Petersham, or Patricesham as it was originally called, is mentioned in the Domesday Book, while Ham came under the manor of Kingston so was not individually mentioned. Both areas are now incorporated in the London Borough of Richmond upon Thames. Both Ham and Petersham have historically important buildings. Ham House is possibly the best known, but there are others, which include Elm Lodge in Petersham (where Charles Dickens wrote part of Nicholas Nickleby), Ormeley Lodge, Montrose House, Pembroke Lodge and Sudbrook Lodge. These areas have always attracted important people, for example Captain George Vancouver, the explorer, who retired to Petersham and is buried in the parish churchyard. In more recent times Tommy Steele, a pop star of the late 1950s and early 1960s lived at Montrose House. In spite of the drastic changes imposed on them by the modern world, Ham and Petersham have retained many remarkable buildings and still hold their individual identities.

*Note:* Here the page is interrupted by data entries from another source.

Source: an optimization exercise on an open RTL-to-GDS flow (aim: small area and a short achievable clock period). Production flows keep margins and buffers that such runs may drop.
The RTL was checked by simulation tests, not by an equivalence proof against the original design.
Power is estimated from default activity; no workload was simulated.

Design qos_out_arb, start of the top module:
module qos_out_arb (
    input  wire        clk,
    input  wire        rst,           
    input  wire [17:0] cfg_level,     
    input  wire [71:0] cfg_weight,    
    input  wire [7:0]  cfg_starve,    
    input  wire        arb_en,        
    input  wire [9:0]  req,           
    input  wire [35:0] req_cells,     
    output wire        gnt_valid,
    output wire [3:0]  gnt_id,
    output wire [15:0] starve_promotions
);
export LEC_CHECK = 0
export CAP_MARGIN = 20
export CORE_MARGIN = 2
export CORE_UTILIZATION = 40
export PLACE_DENSITY = 0.6
export SLEW_MARGIN = 20
create_clock -name core_clock -period 26.0 [get_ports {clk}]
standard.sh (not shown) runs the stock make flow with config.mk's settings and CLKGATE_MAP_FILE= SYNTH_SCRIPT=/design/flow/synth_recipe.tcl, a recipe that flattens the netlist after the stock synthesis.
==> flow/flow/run.sh <==
#!/bin/bash
# The standard layout with three changes:
# * synthesis maps the logic with flow/area.abc, an area-oriented ABC script
#   (flow/synth.tcl is synth_recipe.tcl with the abc call pointed at it), and
#   leaves adders to ABC instead of mapping them to full-adder cells first;
#   the registers come out of the same steps as in the standard synthesis;
# * each port gets a plain buf_2 instead of the delay buffer buffer_ports picks;
# * clock tree synthesis uses smaller clock buffers and no dummy loads.
set -uo pipefail
F=$PWD/flow
export MY_ABC_SCRIPT=$F/area.abc
export BUFFER_PORTS_ARGS="-buffer_cell sky130_fd_sc_hd__buf_2"
export CTS_ARGS="-sink_clustering_enable -repair_clock_nets -dont_use_dummy_load -buf_list {sky130_fd_sc_hd__clkbuf_8} -sink_clustering_size 14 -sink_clustering_max_diameter 100"
export SETUP_SLACK_MARGIN=14
bash standard.sh SYNTH_SCRIPT=$F/synth.tcl ADDER_MAP_FILE= finish > standard.log 2>&1
==> flow/flow/area.abc <==
strash
dc2
&get -n
&dch -f
&nf -R 1000
&put
topo
stime -c
==> flow/flow/synth.tcl <==
proc synth {args} { yosys synth -nofsm -noshare {*}$args }
proc abc {args} {
  set i [lsearch -exact $args -script]
  if {$i >= 0 && [info exists ::env(MY_ABC_SCRIPT)]} { lset args [expr {$i + 1}] $::env(MY_ABC_SCRIPT) }
  yosys abc {*}$args
}
source $::env(SCRIPTS_DIR)/synth.tcl
# left out here: clear keep_hierarchy, flatten, clean up, hide names made inside functions, write 1_2_yosys.v
Rerun with:
--- a/flow/flow/run.sh
+++ b/flow/flow/run.sh
@@ -14 +13,0 @@
-export SETUP_SLACK_MARGIN=14
After rerunning: The new run ran to the end with no violations. Via count fell by 2.2%. Routed wire length fell by 4.6%. Worst hold slack gets worse by 0.0031 ns. Core utilization fell by 3.0 points. Synthesized cell count stays the same. Worst setup slack gets worse by 0.68 ns. Area after synthesis does not change. Global-route usage fell by 0.80 points.

---

Another version of the RTL of qos_out_arb (not shown whole).
Size: ~250 flip-flops, roughly 170 I/O pins, ~13000 um^2 of cells after synthesis.
// qos_out_arb
module qos_out_arb (
    input  wire        clk,
    input  wire        rst,           
    input  wire [17:0] cfg_level,     
    input  wire [71:0] cfg_weight,    
    input  wire [7:0]  cfg_starve,    
    input  wire        arb_en,        
    input  wire [9:0]  req,           
    input  wire [35:0] req_cells,     
    output wire        gnt_valid,
    output wire [3:0]  gnt_id,
    output wire [15:0] starve_promotions
);
    localparam N = 9;
    reg        [1:0] lvl      [0:N-1];    
    reg        [7:0] used     [0:N-1];
    reg        [3:0] ptr      [0:3];
    reg       [13:0] wait_cnt [0:N-1];    
    reg       [15:0] promo_cnt;
    assign starve_promotions = promo_cnt;
    reg  [N-1:0] starved;
    reg  [2:0]   key [0:N-1];
    reg  [N-1:0] beats [0:N-1];    
    reg  [N-1:0] first;            
    reg  [N-1:0] onehot;           
    reg  [N-1:0] passed;
    reg  [3:0]   win;
    reg  [3:0]   win_next;
    reg  [1:0]   win_level;
    integer e, j;
    always @(*) begin
        for (e = 0; e < N; e = e + 1) begin
            starved[e] = lvl[e] == 2'd0 && cfg_level[2*e +: 2] != 2'd0;
            key[e] = {lvl[e], e < ptr[lvl[e]]};
        end
        for (e = 0; e < N; e = e + 1)
            for (j = 0; j < N; j = j + 1)
                beats[e][j] = (e < j) ? key[e] <= key[j] : key[e] < key[j];
        for (e = 0; e < N; e = e + 1) begin
            first[e] = 1'b1;
            for (j = 0; j < N; j = j + 1)
                if (j != e && req[j] && !beats[e][j])
                    first[e] = 1'b0;
        end
        onehot = first & req[8:0];
        win = 4'd0;
        win_next = 4'd0;
        win_level = 2'd0;
        for (e = 0; e < N; e = e + 1)
            if (onehot[e]) begin
                win = win | e;
                win_next = win_next | ((e + 1) % N);
                win_level = win_level | lvl[e];
            end
        for (e = 0; e < N; e = e + 1)
            passed[e] = first[e] & ~req[e] & (lvl[e] == win_level) & |req[8:0];
    end
    assign gnt_valid = arb_en & |req;
    assign gnt_id    = req[9] ? 4'd9 : win;
    wire grant_entry = arb_en & ~req[9];    
    reg  [7:0] u_w;
    reg  [7:0] w_w;
    reg  [3:0] c_w;
    reg  [8:0] s;             
    reg  [9:0] t;             
    reg        refill;        
    reg  [4:0] lim;           
    reg  [7:0] used_new;
    always @(*) begin
        u_w = 8'd0;
  ...
export LEC_CHECK = 0
export CAP_MARGIN = 20
export CORE_MARGIN = 2
export CORE_UTILIZATION = 55
export PLACE_DENSITY = 0.7
export SLEW_MARGIN = 20
create_clock -name core_clock -period 26.0 [get_ports {clk}]
==> flow/flow/run.sh <==
#!/bin/bash
# The standard layout with these changes:
# * synthesis maps the logic with flow/area.abc, an area-oriented ABC script
#   (flow/synth.tcl is synth_recipe.tcl with the abc call pointed at it), and
#   leaves adders to ABC instead of mapping them to full-adder cells first;
#   the registers come out of the same steps as in the standard synthesis;
# * each port gets a plain buf_1 instead of the delay buffer buffer_ports picks,
#   and after global placement flow/upsize_ports.tcl makes the buffers of the
#   ports on the request-to-grant path buf_4 (inputs) and buf_2 (outputs);
# * clock tree synthesis uses smaller clock buffers and no dummy loads.
set -uo pipefail
F=$PWD/flow
export MY_ABC_SCRIPT=$F/area.abc
export BUFFER_PORTS_ARGS="-buffer_cell sky130_fd_sc_hd__buf_1"
export POST_GLOBAL_PLACE_TCL=$F/upsize_ports.tcl
export CTS_ARGS="-sink_clustering_enable -repair_clock_nets -dont_use_dummy_load -buf_list {sky130_fd_sc_hd__clkbuf_4} -sink_clustering_size 8 -sink_clustering_max_diameter 60"
bash standard.sh SYNTH_SCRIPT=$F/synth.tcl ADDER_MAP_FILE= finish > standard.log 2>&1
==> flow/flow/upsize_ports.tcl <==
# Port buffers start as buf_1; the ports on the request-to-grant path get stronger ones.
set block [ord::get_db_block]
foreach bterm [$block getBTerms] {
  set name [$bterm getName]
  if {[regexp {^(req\[\d+\]|arb_en)$} $name]} {
    set cell sky130_fd_sc_hd__buf_4
  } elseif {[regexp {^(gnt_id\[\d+\]|gnt_valid)$} $name]} {
    set cell sky130_fd_sc_hd__buf_2
  } else {
    continue
  }
  set net [$bterm getNet]
  foreach iterm [$net getITerms] {
    set inst [$iterm getInst]
    if {[string match "sky130_fd_sc_hd__buf_*" [[$inst getMaster] getName]]} {
      replace_cell [$inst getName] $cell
    }
  }
}
Scripts as last shown in full above: flow/flow/area.abc, flow/flow/synth.tcl
The baseline finished with timing, DRC and antenna clean.
Then changed:
--- a/flow/flow/run.sh
+++ b/flow/flow/run.sh
@@ -15,3 +15,3 @@
 export POST_GLOBAL_PLACE_TCL=$F/upsize_ports.tcl
-export CTS_ARGS="-sink_clustering_enable -repair_clock_nets -dont_use_dummy_load -buf_list {sky130_fd_sc_hd__clkbuf_4} -sink_clustering_size 8 -sink_clustering_max_diameter 60"
+export CTS_ARGS="-sink_clustering_enable -repair_clock_nets -dont_use_dummy_load -buf_list {sky130_fd_sc_hd__clkbuf_8} -sink_clustering_size 12 -sink_clustering_max_diameter 80"
 bash standard.sh SYNTH_SCRIPT=$F/synth.tcl ADDER_MAP_FILE= finish > standard.log 2>&1
Settings changed: CORE_UTILIZATION 55 to 40, PLACE_DENSITY 0.7 to 0.6.
- The new run finished with timing, DRC and antenna clean
- final cell count went up by a few percent
- cell area went up slightly
- die area went up by well over a third
- synthesized cell count stays the same
- worst setup slack degrades by 29 ps
- first-iteration DRC count went down by roughly a tenth
- count of clock-buffer cells in the layout went down by 12
- power went up by a few percent
- hold slack barely changes
- combinational power stays flat
- core utilization went down by 16 points
Then changed:
Settings changed: CORE_UTILIZATION 40 to 65, PLACE_DENSITY 0.6 to 0.75.
Combinational power is about the same. Core utilization goes up by 28 points. Cell area shrinks by about 1.4%. Register-to-register slack gets worse by 100 ps. Critical path depth stays the same. Die area went down by 38%.

-- what the ideal ports hide --
In the flow no input, the clock included, has a driving cell. The finished layouts below were timed again as built, in two steps. Step 1 sets driving cells, clkbuf_16 on the clock port and buf_2 on the other inputs (assumed; they add their load-dependent delay and slew). Step 2, shift: input delay + t, output delay - t, t = (earliest + latest rising clock arrival at the registers) / 2. This alone moves slack from input paths to output paths. Slacks: ideal ports / drivers / drivers and shift; pairs: ideal ports / drivers.
run	shift t [ns]	setup WS [ns]	latest minus earliest clock arrival (ns)
the first run of note 1	0.591	13.983 / 13.907 / 13.907	0.062 / 0.062
the second run of note 1	0.593	13.302 / 13.277 / 13.277	0.040 / 0.040
the first run of note 2	0.662	13.652 / 13.629 / 13.629	0.070 / 0.070
the second run of note 2	0.575	13.623 / 13.585 / 13.585	0.071 / 0.071
the third run of note 2	0.583	13.623 / 13.600 / 13.600	0.063 / 0.064
After both steps every run listed still meets setup and hold. For the first run of note 1, which loses most, drivers alone change the setup slack by -0.076 ns; drivers and shift together by -0.076 ns.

This unique selection of old and new images and informative captions, compiled by local author Paul Howard Lang, is essential reading for anybody who knows this part of South-West London.
About the Author
Paul Howard Lang has worked for Ealing Library Service since 1966 and has been hospital librarian at St Bernard’s Hospital since 1982. After carrying out research into the history of the hospital, he developed a great interest for local history and has subsequently given many talks on a variety of topics to a large number of societies. An avid postcard collector, Paul has three published books to his credit.